I am writing a function that performs some CoreData stuff. I want the function to return only after all the CoreData operations have executed. The CoreData stuff involves creating an object in a background context, then doing some more stuff in the parent context:
+ (void) myFunction
NSManagedObjectContext *backgroundContext = [DatabaseDelegate sharedDelegate].backgroundContext;
[backgroundContext performBlockAndWait:^{
MyObject *bla = create_my_object_in:backgroundContext;
[backgroundContext obtainPermanentIDsForObjects:[[backgroundContext insertedObjects] allObjects] error:nil];
[backgroundContext save:nil];
[[DatabaseDelegate sharedDelegate].parent.managedObjectContext performBlockAndWait:^{
[[DatabaseDelegate sharedDelegate].parent updateChangeCount:UIDocumentChangeDone];
// Do some more stuff
NSOperationQueue *queue = [[NSOperationQueue alloc] init];
[queue addOperation:someOperation];
}];
}];
return;
}
I want the return to only happen after [queue addOperation:someOperation]
.
This seems to work most of the cases, but I have had one case when this function never returned. It seemed like it was deadlocked, and I suspect it is because of performBlockAndWait
.
My questions are:
(1) Can someone explain why this deadlock occurs?
and
(2) What is the right way of achieving the same functionality? The requirement is that myFunction
returns only after both blocks have been executed.
Thank you!
Let's imagine you are calling myFunction
from the main thread. Let's imagine [DatabaseDelegate sharedDelegate].parent.managedObjectContext
is scheduled on the main thread.
With [backgroundContext performBlockAndWait:]
you are scheduling a block on the context private background queue. Blocking the main thread.
With [.parent.managedObjectContext performBlockAndWait:]
, you are scheduling a block on the main thread, blocking the private queue.
But the main thread is blocked already. So the block will never execute. And performBlockAndWait:
will never returns.
Deadlock.
Use asynchronously scheduled blocks, with completion blocks.
You don't have to wait.
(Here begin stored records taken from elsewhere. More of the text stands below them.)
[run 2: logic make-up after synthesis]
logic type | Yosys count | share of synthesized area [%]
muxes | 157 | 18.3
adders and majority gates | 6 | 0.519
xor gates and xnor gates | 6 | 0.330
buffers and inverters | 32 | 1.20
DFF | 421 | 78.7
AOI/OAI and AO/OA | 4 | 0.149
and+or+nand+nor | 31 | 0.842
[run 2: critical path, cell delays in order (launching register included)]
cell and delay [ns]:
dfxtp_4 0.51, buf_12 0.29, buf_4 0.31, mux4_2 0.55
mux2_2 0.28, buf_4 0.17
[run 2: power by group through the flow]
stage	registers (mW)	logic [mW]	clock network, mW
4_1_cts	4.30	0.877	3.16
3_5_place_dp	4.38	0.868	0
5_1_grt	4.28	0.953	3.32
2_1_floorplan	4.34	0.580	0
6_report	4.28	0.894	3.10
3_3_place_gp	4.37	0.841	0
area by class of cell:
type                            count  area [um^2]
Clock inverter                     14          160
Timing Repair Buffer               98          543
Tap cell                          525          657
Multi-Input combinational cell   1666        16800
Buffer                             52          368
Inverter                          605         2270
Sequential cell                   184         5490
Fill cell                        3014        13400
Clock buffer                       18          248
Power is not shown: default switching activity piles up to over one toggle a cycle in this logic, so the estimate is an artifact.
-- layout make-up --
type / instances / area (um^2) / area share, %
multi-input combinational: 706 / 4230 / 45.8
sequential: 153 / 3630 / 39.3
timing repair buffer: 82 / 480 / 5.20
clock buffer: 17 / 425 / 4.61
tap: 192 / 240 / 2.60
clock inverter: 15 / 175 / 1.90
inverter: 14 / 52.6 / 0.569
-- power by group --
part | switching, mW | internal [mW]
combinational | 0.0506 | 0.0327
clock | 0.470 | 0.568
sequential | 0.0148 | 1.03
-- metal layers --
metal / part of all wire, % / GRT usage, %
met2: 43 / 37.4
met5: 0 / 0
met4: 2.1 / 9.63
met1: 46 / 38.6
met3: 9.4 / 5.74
==> config.mk <==
export PLATFORM = sky130hd
export DESIGN_NAME = nearest_color_match
export DESIGN_NICKNAME = d
export VERILOG_FILES = /design/src/hdl/ncm_pkg.sv /design/src/hdl/ncm_table.sv /design/src/hdl/ncm_dist.sv /design/src/hdl/nearest_color_match.sv
export SDC_FILE = /design/constraint.sdc
export NUM_CORES = 2
export LEC_CHECK = 0
export BUFFER_PORTS_ARGS = -buffer_cell sky130_fd_sc_hd__buf_4
export CORE_MARGIN = 2
export CORE_UTILIZATION = 53
export DETAILED_ROUTE_END_ITERATION = 10
export PLACE_DENSITY_LB_ADDON = 0.15
export RECOVER_POWER = 50
export SLEW_MARGIN = 25
export SYNTH_ARGS = -nofsm -noshare
export SYNTH_HDL_FRONTEND = slang
export SYNTH_HIERARCHICAL = 1
export SYNTH_SLANG_ARGS = --single-unit
==> constraint.sdc <==
create_clock -name clk -period 16.2 [get_ports clk]
set_clock_uncertainty 0.05 [all_clocks]
set_input_delay 0 -clock clk [delete_from_list [all_inputs] [get_ports clk]]
set_output_delay 0 -clock clk [all_outputs]
set_load 0.1 [all_outputs]
==> src/hdl/ncm_pkg.sv <==
// ----------------------------------------------------------------------------
// ncm_pkg
// Shared types and codes for the nearest color match block: the request and
// result payloads and the request type codes.
// ----------------------------------------------------------------------------
package ncm_pkg;

  localparam int CHAN_W       = 10;
  localparam int ENTRY_IDX_W  = 4;
  localparam int MATCH_IDX_W  = 4;
  localparam int MATCH_DIST_W = 11;
  localparam int COUNT_W      = 5;

  localparam logic REQ_WRITE    = 1'b0;
  localparam logic REQ_CLASSIFY = 1'b1;

  typedef struct packed {
    logic                   req_type;
    logic [ENTRY_IDX_W-1:0] entry_index;
    logic [CHAN_W-1:0]      red_value;
    logic [CHAN_W-1:0]      green_value;
    logic [CHAN_W-1:0]      blue_value;
  } in_item_t;

  typedef struct packed {
    logic [MATCH_IDX_W-1:0]  match_index;
    logic [MATCH_DIST_W-1:0] match_distance;
    logic                    match_found;
  } out_item_t;

endpackage

==> src/hdl/ncm_table.sv <==
// ----------------------------------------------------------------------------
// ncm_table
// Reference signature store: one write port and one read port with a
// registered read.
// ----------------------------------------------------------------------------
module ncm_table #(
  parameter int DEPTH  = 16,
  parameter int WIDTH  = 30,
  parameter int ADDR_W = 4
) (
  input  logic              clk,
  input  logic              wr_en,
  input  logic [ADDR_W-1:0] wr_addr,
  input  logic [WIDTH-1:0]  wr_data,
  input  logic              rd_en,
  input  logic [ADDR_W-1:0] rd_addr,
  output logic [WIDTH-1:0]  rd_data
);

  logic [WIDTH-1:0] mem [DEPTH];
  logic [WIDTH-1:0] rd_data_r;

  always_ff @(posedge clk) begin
    if (wr_en) begin
      mem[wr_addr] <= wr_data;
    end
  end

  always_ff @(posedge clk) begin
    if (rd_en) begin
      rd_data_r <= mem[rd_addr];
    end
  end

  assign rd_data = rd_data_r;

endmodule

==> src/hdl/ncm_dist.sv <==
// ----------------------------------------------------------------------------
// ncm_dist
// Weighted distance unit: squares the channel differences, forms
// 5dr^2 + 5dg^2 + 4db^2 and finds the largest k with 5k^2 not above it, one
// bit of k per cycle, most significant bit first.
// ----------------------------------------------------------------------------
module ncm_dist #(
  parameter int SAMPLE_BITS = 10
) (
  input  logic                     clk,
  input  logic                     rst_n,
  input  logic                     start,
  input  logic [3*SAMPLE_BITS-1:0] sample,
  input  logic [3*SAMPLE_BITS-1:0] ref_entry,
  output logic                     done,
  output logic [SAMPLE_BITS:0]     distance
);

  localparam int SW   = SAMPLE_BITS;
  localparam int QW   = 2 * SW;
  localparam int SUMW = 2 * SW + 5;
  localparam int KW   = SW + 1;
  localparam int JW   = $clog2(SW + 1);

  localparam logic [1:0] PH_IDLE = 2'd0;
  localparam logic [1:0] PH_SUM  = 2'd1;
  localparam logic [1:0] PH_ROOT = 2'd2;

  logic [1:0]      phase_r;
  logic            done_r;
  logic [QW-1:0]   sq_red_r, sq_green_r, sq_blue_r;
  logic [SUMW-1:0] sum_r;
  logic [SUMW-1:0] acc_r;
  logic [KW-1:0]   root_r;
  logic [JW-1:0]   bit_r;

  logic [SW-1:0]   diff_red, diff_green, diff_blue;
  logic [SW-1:0]   s_red, s_green, s_blue, e_red, e_green, e_blue;
  logic [SUMW-1:0] root_x10, cand;

  assign s_red   = sample[3*SW-1:2*SW];
  assign s_green = sample[2*SW-1:SW];
  assign s_blue  = sample[SW-1:0];
  assign e_red   = ref_entry[3*SW-1:2*SW];
  assign e_green = ref_entry[2*SW-1:SW];
  assign e_blue  = ref_entry[SW-1:0];

  assign diff_red   = (s_red   >= e_red)   ? s_red   - e_red   : e_red   - s_red;
  assign diff_green = (s_green >= e_green) ? s_green - e_green : e_green - s_green;
  assign diff_blue  = (s_blue  >= e_blue)  ? s_blue  - e_blue  : e_blue  - s_blue;

  // Trial value 5(k + 2^j)^2 = 5k^2 + 10k*2^j + 5*4^j, where k holds only bits above j.
  assign root_x10 = (SUMW'(root_r) << 3) + (SUMW'(root_r) << 1);
  assign cand     = acc_r + (root_x10 << bit_r) + (SUMW'(5) << {bit_r, 1'b0});

  always_ff @(posedge clk) begin
    if (!rst_n) begin
      phase_r <= PH_IDLE;
      done_r  <= 1'b0;
    end else begin
      done_r <= 1'b0;
      unique case (phase_r)
        PH_IDLE: begin
          if (start) begin
            phase_r <= PH_SUM;
          end
        end
        PH_SUM: begin
          phase_r <= PH_ROOT;
        end
        PH_ROOT: begin
          if (bit_r == '0) begin
            done_r  <= 1'b1;
            phase_r <= PH_IDLE;
          end
        end
        default: begin
          phase_r <= PH_IDLE;
        end
      endcase
    end
  end

  always_ff @(posedge clk) begin
    if (phase_r == PH_IDLE && start) begin
      sq_red_r   <= QW'(diff_red * diff_red);
      sq_green_r <= QW'(diff_green * diff_green);
      sq_blue_r  <= QW'(diff_blue * diff_blue);
    end
    if (phase_r == PH_SUM) begin
      sum_r  <= (SUMW'(sq_red_r) << 2) + SUMW'(sq_red_r)
              + (SUMW'(sq_green_r) << 2) + SUMW'(sq_green_r)
              + (SUMW'(sq_blue_r) << 2);
      acc_r  <= '0;
      root_r <= '0;
      bit_r  <= JW'(SW);
    end
    if (phase_r == PH_ROOT) begin
      if (cand <= sum_r) begin
        acc_r  <= cand;
        root_r <= root_r | (KW'(1) << bit_r);
      end
      if (bit_r != '0) begin
        bit_r <= bit_r - JW'(1);
      end
    end
  end

  assign done     = done_r;
  assign distance = root_r;

endmodule

==> src/hdl/nearest_color_match.sv <==
// ----------------------------------------------------------------------------
// nearest_color_match
// Nearest reference color classifier with a weighted Euclidean distance.
// ----------------------------------------------------------------------------
// A write request (req_type 0) stores one RGB reference in the table at the
// edge it is accepted and gives no result. A classify request compares its
// signature with entries 0 to entry_count-1 (capped at MAX_ENTRIES) and gives
// one result, on out_data for exactly one cycle with out_valid high; it
// cannot be held off. When no entries are in use, the result comes in the
// cycle after the classify is accepted, with match_found low. Each entry
// costs a table read, a squaring step, a summing step and the iterative root,
// one bit per cycle, and busy stays high until the strobe. A write is done in
// its accept cycle. Read only entries that were written. The user must write
// entry_count through the cfg port only while the block is idle; the block
// itself does not enforce this.
module nearest_color_match
  import ncm_pkg::*;
#(
  parameter int MAX_ENTRIES = 16,
  parameter int SAMPLE_BITS = 10
) (
  input  logic               clk,
  input  logic               rst_n,
  input  logic               start,
  output logic               busy,
  input  in_item_t           in_data,
  output logic               out_valid,
  output out_item_t          out_data,
  input  logic               cfg_valid,
  output logic               cfg_ready,
  input  logic [COUNT_W-1:0] cfg_data
);

  localparam int SW  = SAMPLE_BITS;
  localparam int AW  = (MAX_ENTRIES > 1) ? $clog2(MAX_ENTRIES) : 1;
  localparam int CW  = $clog2(MAX_ENTRIES + 1);
  localparam int IW  = (AW > ENTRY_IDX_W) ? AW : ENTRY_IDX_W;

  localparam logic [1:0] ST_IDLE  = 2'd0;
  localparam logic [1:0] ST_FETCH = 2'd1;
  localparam logic [1:0] ST_LOAD  = 2'd2;
  localparam logic [1:0] ST_CALC  = 2'd3;

  logic [1:0]         state_r, state_nxt;
  logic [COUNT_W-1:0] entry_count_r;
  logic [CW-1:0]      scan_r, scan_nxt;
  logic [CW-1:0]      limit_r, limit;
  logic [3*SW-1:0]    sample_r;
  logic [AW-1:0]      best_idx_r;
  logic [SW:0]        best_dist_r;
  logic               found_r;
  logic               out_valid_r;

  logic               accept;
  logic               wr_en;
  logic [IW-1:0]      wr_idx;
  logic [3*SW-1:0]    in_sample;
  logic               rd_en;
  logic [3*SW-1:0]    rd_data;
  logic               dist_start;
  logic               dist_done;
  logic [SW:0]        distance;
  logic               last_entry;

  assign accept    = start && !busy;
  assign in_sample = {SW'(in_data.red_value), SW'(in_data.green_value),
                      SW'(in_data.blue_value)};
  assign wr_idx    = IW'(in_data.entry_index);
  assign wr_en     = accept && in_data.req_type == REQ_WRITE
                     && int'(in_data.entry_index) < MAX_ENTRIES;

  assign limit = (int'(entry_count_r) > MAX_ENTRIES) ? CW'(MAX_ENTRIES)
                                                      : CW'(entry_count_r);

  assign cfg_ready = 1'b1;

  always_ff @(posedge clk) begin
    if (!rst_n) begin
      entry_count_r <= '0;
    end else if (cfg_valid && cfg_ready) begin
      entry_count_r <= cfg_data;
    end
  end

  // Reads and writes never overlap: writes are taken only while idle, and a
  // classify reads the table only while busy is high.
  ncm_table #(
    .DEPTH  (MAX_ENTRIES),
    .WIDTH  (3 * SW),
    .ADDR_W (AW)
  ) u_table (
    .clk     (clk),
    .wr_en   (wr_en),
    .wr_addr (wr_idx[AW-1:0]),
    .wr_data (in_sample),
    .rd_en   (rd_en),
    .rd_addr (scan_r[AW-1:0]),
    .rd_data (rd_data)
  );

  ncm_dist #(
    .SAMPLE_BITS (SW)
  ) u_dist (
    .clk       (clk),
    .rst_n     (rst_n),
    .start     (dist_start),
    .sample    (sample_r),
    .ref_entry (rd_data),
    .done      (dist_done),
    .distance  (distance)
  );

  assign rd_en      = state_r == ST_FETCH;
  assign dist_start = state_r == ST_LOAD;
  assign last_entry = scan_r + CW'(1) == limit_r;

  always_comb begin
    state_nxt = state_r;
    scan_nxt  = scan_r;
    unique case (state_r)
      ST_IDLE: begin
        if (accept && in_data.req_type == REQ_CLASSIFY && limit != '0) begin
          state_nxt = ST_FETCH;
          scan_nxt  = '0;
        end
      end
      ST_FETCH: state_nxt = ST_LOAD;
      ST_LOAD:  state_nxt = ST_CALC;
      ST_CALC: begin
        if (dist_done) begin
          if (last_entry) begin
            state_nxt = ST_IDLE;
          end else begin
            state_nxt = ST_FETCH;
            scan_nxt  = scan_r + CW'(1);
          end
        end
      end
      default: state_nxt = ST_IDLE;
    endcase
  end

  always_ff @(posedge clk) begin
    if (!rst_n) begin
      state_r     <= ST_IDLE;
      out_valid_r <= 1'b0;
    end else begin
      state_r     <= state_nxt;
      out_valid_r <= (accept && in_data.req_type == REQ_CLASSIFY && limit == '0)
                     || (state_r == ST_CALC && dist_done && last_entry);
    end
  end

  always_ff @(posedge clk) begin
    scan_r <= scan_nxt;
    if (accept && in_data.req_type == REQ_CLASSIFY) begin
      sample_r    <= in_sample;
      limit_r     <= limit;
      best_idx_r  <= '0;
      best_dist_r <= '0;
      found_r     <= 1'b0;
    end else if (state_r == ST_CALC && dist_done) begin
      // Strictly smaller only, so a tie keeps the lower index.
      if (!found_r || distance < best_dist_r) begin
        best_idx_r  <= scan_r[AW-1:0];
        best_dist_r <= distance;
      end
      found_r <= 1'b1;
    end
  end

  assign busy                    = state_r != ST_IDLE;
  assign out_valid               = out_valid_r;
  assign out_data.match_index    = MATCH_IDX_W'(best_idx_r);
  assign out_data.match_distance = MATCH_DIST_W'(best_dist_r);
  assign out_data.match_found    = found_r;

  // A result is shown only once the scan has finished.
  assert property (@(posedge clk) disable iff (!rst_n) out_valid |-> !busy)
    else $error("result strobe while a scan is still running");

  // The distance unit reports only for a scan in progress.
  assert property (@(posedge clk) disable iff (!rst_n) dist_done |-> state_r == ST_CALC)
    else $error("distance unit finished outside a scan");

  // An empty comparison leaves index and distance at zero.
  assert property (@(posedge clk) disable iff (!rst_n)
    out_valid && !out_data.match_found |->
      out_data.match_index == '0 && out_data.match_distance == '0)
    else $error("no-match result carries a nonzero index or distance");

  // A scan never goes beyond the entries in use.
  assert property (@(posedge clk) disable iff (!rst_n)
    state_r == ST_FETCH |-> scan_r < limit_r)
    else $error("table read beyond the entries in use");

endmodule
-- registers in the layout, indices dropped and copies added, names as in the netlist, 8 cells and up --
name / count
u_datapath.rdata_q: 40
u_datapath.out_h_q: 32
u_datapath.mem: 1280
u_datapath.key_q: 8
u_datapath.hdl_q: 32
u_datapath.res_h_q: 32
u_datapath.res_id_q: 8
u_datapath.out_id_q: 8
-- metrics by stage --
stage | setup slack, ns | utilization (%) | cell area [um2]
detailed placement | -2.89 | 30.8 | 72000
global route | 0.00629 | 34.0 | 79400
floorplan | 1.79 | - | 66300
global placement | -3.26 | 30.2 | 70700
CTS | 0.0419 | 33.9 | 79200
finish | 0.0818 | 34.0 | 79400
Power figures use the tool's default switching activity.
`config.mk`:
```
export PLATFORM = sky130hd
export DESIGN_NAME = dns_query_builder
export DESIGN_NICKNAME = d
export VERILOG_FILES = /design/src/rtl/dqb_pkg.sv /design/src/rtl/dqb_fifo.sv /design/src/rtl/dqb_front.sv /design/src/rtl/dqb_back.sv /design/src/rtl/dns_query_builder.sv
export SDC_FILE = /design/constraint.sdc
export NUM_CORES = 1
export LEC_CHECK = 0
export ABC_AREA = 1
export ABC_CLOCK_PERIOD_IN_PS = 10340
export BUFFER_PORTS_ARGS = -buffer_cell sky130_fd_sc_hd__buf_2
export CORE_MARGIN = 2
export CORE_UTILIZATION = 50
export CTS_CLUSTER_DIAMETER = 100
export DETAILED_ROUTE_END_ITERATION = 6
export PLACE_DENSITY = 0.66
export SYNTH_ARGS = -nofsm -noshare
export SYNTH_HDL_FRONTEND = slang
export SYNTH_SLANG_ARGS = --single-unit
```
`constraint.sdc`:
```
create_clock -name clk -period 10.34 [get_ports clk]
set_clock_uncertainty 0.1 [all_clocks]
set_input_delay 2.068 -clock clk [delete_from_list [all_inputs] [get_ports clk]]
set_output_delay 2.068 -clock clk [all_outputs]
set_load 0.005 [all_outputs]
```
===== config.mk =====
export PLATFORM = sky130hd
export DESIGN_NAME = fvang_prep
export DESIGN_NICKNAME = d
export VERILOG_FILES = /design/src/hdl/fvang_pkg.sv /design/src/hdl/fvang_prep.sv
export SDC_FILE = /design/constraint.sdc
export NUM_CORES = 1
export LEC_CHECK = 0
export BUFFER_PORTS_ARGS = -buffer_cell sky130_fd_sc_hd__buf_2
export CORE_UTILIZATION = 39
export CTS_BUF_LIST = sky130_fd_sc_hd__clkbuf_4
export DETAILED_ROUTE_END_ITERATION = 8
export PLACE_DENSITY = 0.79
export SYNTH_ARGS = -nofsm -noshare
export SYNTH_HDL_FRONTEND = slang
export SYNTH_SLANG_ARGS = --single-unit

===== constraint.sdc =====
create_clock -name clk -period 1.87 [get_ports clk]
set_clock_uncertainty 0.05 [all_clocks]
set_input_delay 0.187 -clock clk [delete_from_list [all_inputs] [get_ports clk]]
set_output_delay 0.187 -clock clk [all_outputs]
set_load 0.01 [all_outputs]
**src/hdl/fvang_pkg.sv**
```systemverilog
`timescale 1ns / 1ps

package fvang_pkg;

    // Field widths
    localparam int COORD_WIDTH = 16;
    localparam int ANGLE_WIDTH = 16;
    localparam int ITERATIONS  = 16;

    // Internal formats
    localparam int TURN_W    = 32;                      // angle accumulator, 2^32 per turn
    localparam int CALC_W    = 64;                      // x/y datapath width
    localparam int PRE_SHIFT = 60 - COORD_WIDTH;        // magnitude alignment
    localparam int TAB_LEN   = 32;
    localparam int N_ITER    = (ITERATIONS > TAB_LEN) ? TAB_LEN : ITERATIONS;
    localparam int IDX_W     = (N_ITER > 1) ? $clog2(N_ITER) : 1;

    // Stream widths, padded to whole bytes
    localparam int IN_DATA_W  = ((2 * COORD_WIDTH + 7) / 8) * 8;
    localparam int OUT_DATA_W = ((ANGLE_WIDTH + 7) / 8) * 8;

    // Fixed angles on the accumulator scale
    localparam logic [TURN_W-1:0] HALF_TURN    = TURN_W'(64'd1 << (TURN_W - 1));
    localparam logic [TURN_W-1:0] QUARTER_TURN = TURN_W'(64'd1 << (TURN_W - 2));

    // Rounding of the accumulator down to the output width
    localparam int RND_SHIFT = TURN_W - ANGLE_WIDTH;
    localparam logic [TURN_W:0] ROUND_ADD =
        (RND_SHIFT == 0) ? '0 : ((TURN_W + 1)'(1) << (RND_SHIFT - 1));

    // atan(2^-i) in units of 2^32 per turn
    localparam logic [TURN_W-1:0] ATAN_TAB [TAB_LEN] = '{
        32'h20000000, 32'h12E4051E, 32'h09FB385B, 32'h051111D4,
        32'h028B0D43, 32'h0145D7E1, 32'h00A2F61E, 32'h00517C55,
        32'h0028BE53, 32'h00145F2F, 32'h000A2F98, 32'h000517CC,
        32'h00028BE6, 32'h000145F3, 32'h0000A2FA, 32'h0000517D,
        32'h000028BE, 32'h0000145F, 32'h00000A30, 32'h00000518,
        32'h0000028C, 32'h00000146, 32'h000000A3, 32'h00000051,
        32'h00000029, 32'h00000014, 32'h0000000A, 32'h00000005,
        32'h00000003, 32'h00000001, 32'h00000001, 32'h00000000
    };

    // Data handed from cell to cell
    typedef struct packed {
        logic signed [CALC_W-1:0] x;
        logic signed [CALC_W-1:0] y;
        logic [TURN_W-1:0]        z;      // rotation sum, or final angle when fixed
        logic                     x_neg;
        logic                     y_neg;
        logic                     fixed;  // axis or zero case, z already final
        logic                     zero;
    } cordic_t;

endpackage

```
**src/hdl/fvang_cell.sv**
```systemverilog
`timescale 1ns / 1ps

module fvang_cell
    import fvang_pkg::*;
(
    input  logic             clk,
    input  logic             rst_n,
    input  logic [IDX_W-1:0] stage_idx,
    input  logic             in_valid,
    output logic             in_ready,
    input  cordic_t          in_data,
    output logic             out_valid,
    input  logic             out_ready,
    output cordic_t          out_data
);

    logic        valid_reg;
    cordic_t     data_reg;
    cordic_t     data_next;
    logic signed [CALC_W-1:0] dx;
    logic signed [CALC_W-1:0] dy;
    logic [TURN_W-1:0]        step_ang;

    assign in_ready  = !valid_reg || out_ready;
    assign out_valid = valid_reg;
    assign out_data  = data_reg;

    // One vectoring micro-rotation; axis cases pass through untouched
    always_comb
    begin
        dx       = in_data.y >>> stage_idx;
        dy       = in_data.x >>> stage_idx;
        step_ang = ATAN_TAB[stage_idx];
        data_next = in_data;
        if (!in_data.fixed)
        begin
            if (!in_data.y[CALC_W-1])
            begin
                data_next.x = in_data.x + dx;
                data_next.y = in_data.y - dy;
                data_next.z = in_data.z + step_ang;
            end
            else
            begin
                data_next.x = in_data.x - dx;
                data_next.y = in_data.y + dy;
                data_next.z = in_data.z - step_ang;
            end
        end
    end

    // Valid flag
    always_ff @(posedge clk or negedge rst_n)
    begin
        if (!rst_n)
        begin
            valid_reg <= 1'b0;
        end
        else if (in_ready)
        begin
            valid_reg <= in_valid;
        end
    end

    // Payload
    always_ff @(posedge clk)
    begin
        if (in_valid && in_ready)
        begin
            data_reg <= data_next;
        end
    end

endmodule

```
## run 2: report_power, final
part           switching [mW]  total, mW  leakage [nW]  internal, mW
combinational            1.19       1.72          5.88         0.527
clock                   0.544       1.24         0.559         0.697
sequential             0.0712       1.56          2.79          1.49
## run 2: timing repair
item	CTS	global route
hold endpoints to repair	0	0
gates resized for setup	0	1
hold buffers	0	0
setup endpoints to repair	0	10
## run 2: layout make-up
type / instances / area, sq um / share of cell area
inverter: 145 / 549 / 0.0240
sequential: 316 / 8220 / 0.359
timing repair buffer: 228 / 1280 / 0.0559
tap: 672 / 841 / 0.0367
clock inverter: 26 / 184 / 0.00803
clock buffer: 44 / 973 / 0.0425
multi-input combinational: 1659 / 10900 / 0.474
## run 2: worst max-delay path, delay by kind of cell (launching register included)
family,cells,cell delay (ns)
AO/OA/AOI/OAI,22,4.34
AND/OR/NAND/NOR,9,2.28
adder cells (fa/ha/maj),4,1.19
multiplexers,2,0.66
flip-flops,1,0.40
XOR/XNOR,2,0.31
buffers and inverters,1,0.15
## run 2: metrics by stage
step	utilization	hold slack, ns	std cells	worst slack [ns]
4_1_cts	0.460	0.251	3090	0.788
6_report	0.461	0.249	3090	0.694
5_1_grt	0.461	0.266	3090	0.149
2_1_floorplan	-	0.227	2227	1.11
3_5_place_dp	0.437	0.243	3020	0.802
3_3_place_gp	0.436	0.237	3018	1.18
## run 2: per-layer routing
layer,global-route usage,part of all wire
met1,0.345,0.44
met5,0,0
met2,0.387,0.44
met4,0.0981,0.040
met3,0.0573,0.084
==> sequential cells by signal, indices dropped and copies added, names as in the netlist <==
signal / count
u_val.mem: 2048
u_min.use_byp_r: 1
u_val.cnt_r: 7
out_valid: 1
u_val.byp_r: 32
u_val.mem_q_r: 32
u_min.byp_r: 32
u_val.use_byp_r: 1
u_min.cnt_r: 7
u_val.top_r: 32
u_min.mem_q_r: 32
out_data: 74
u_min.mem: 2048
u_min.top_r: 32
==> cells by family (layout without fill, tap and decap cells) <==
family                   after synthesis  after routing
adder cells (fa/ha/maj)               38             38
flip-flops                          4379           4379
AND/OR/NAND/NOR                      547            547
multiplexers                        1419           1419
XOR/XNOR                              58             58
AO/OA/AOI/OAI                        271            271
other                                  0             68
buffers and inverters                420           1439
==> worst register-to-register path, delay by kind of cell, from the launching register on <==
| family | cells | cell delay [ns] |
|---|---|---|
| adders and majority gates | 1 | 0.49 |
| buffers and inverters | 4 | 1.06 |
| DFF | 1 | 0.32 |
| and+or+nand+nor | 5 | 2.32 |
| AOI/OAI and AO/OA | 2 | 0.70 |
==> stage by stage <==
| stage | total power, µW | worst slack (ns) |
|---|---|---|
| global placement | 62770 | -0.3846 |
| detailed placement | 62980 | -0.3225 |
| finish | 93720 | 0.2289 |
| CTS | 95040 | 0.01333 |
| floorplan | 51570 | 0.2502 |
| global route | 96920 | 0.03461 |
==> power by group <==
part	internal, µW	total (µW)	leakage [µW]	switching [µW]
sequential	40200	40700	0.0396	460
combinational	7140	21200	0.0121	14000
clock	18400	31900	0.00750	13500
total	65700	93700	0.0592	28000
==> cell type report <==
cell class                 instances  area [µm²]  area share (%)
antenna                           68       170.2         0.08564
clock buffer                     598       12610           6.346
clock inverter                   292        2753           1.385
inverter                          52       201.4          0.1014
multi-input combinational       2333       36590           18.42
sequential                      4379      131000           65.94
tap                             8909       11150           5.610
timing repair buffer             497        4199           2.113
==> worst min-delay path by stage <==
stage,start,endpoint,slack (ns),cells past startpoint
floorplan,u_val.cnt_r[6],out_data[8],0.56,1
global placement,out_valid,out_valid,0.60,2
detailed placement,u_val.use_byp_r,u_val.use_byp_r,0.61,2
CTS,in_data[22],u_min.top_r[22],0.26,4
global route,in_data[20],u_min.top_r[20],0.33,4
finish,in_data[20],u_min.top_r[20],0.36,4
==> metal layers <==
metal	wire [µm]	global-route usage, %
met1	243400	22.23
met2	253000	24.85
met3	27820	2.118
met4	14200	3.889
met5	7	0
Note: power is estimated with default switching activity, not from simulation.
Your background work executes, then, before it is done, it kicks off work on the main thread, and before it is done, it does your "someOperation." You could replace it with async and it will still work.
Looking at this code, there is no reason to use the blocking versions...
+ (void) myFunction {
NSManagedObjectContext *backgroundContext = [DatabaseDelegate sharedDelegate].backgroundContext;
[backgroundContext performBlock:^{
// Asynchronous... but every command in this block will run before this
// block returns...
MyObject *bla = create_my_object_in:backgroundContext;
[backgroundContext obtainPermanentIDsForObjects:[[backgroundContext insertedObjects] allObjects] error:nil];
[backgroundContext save:nil];
[[DatabaseDelegate sharedDelegate].parent.managedObjectContext performBlock:^{
// Asynchronous, but this whole block will execute...
[[DatabaseDelegate sharedDelegate].parent updateChangeCount:UIDocumentChangeDone];
// Do some more stuff
// This will not run until after the stuff above in this block runs...
NSOperationQueue *queue = [[NSOperationQueue alloc] init];
[queue addOperation:someOperation];
}];
// You will reach here BEFORE the code in the previous block executes, but
// the "someOperation" is in that block, so it will not run until that
// block is done.
}];
// Likewise, you will reach here before the above work is done, but everything
// will still happen in the right order relative to each other.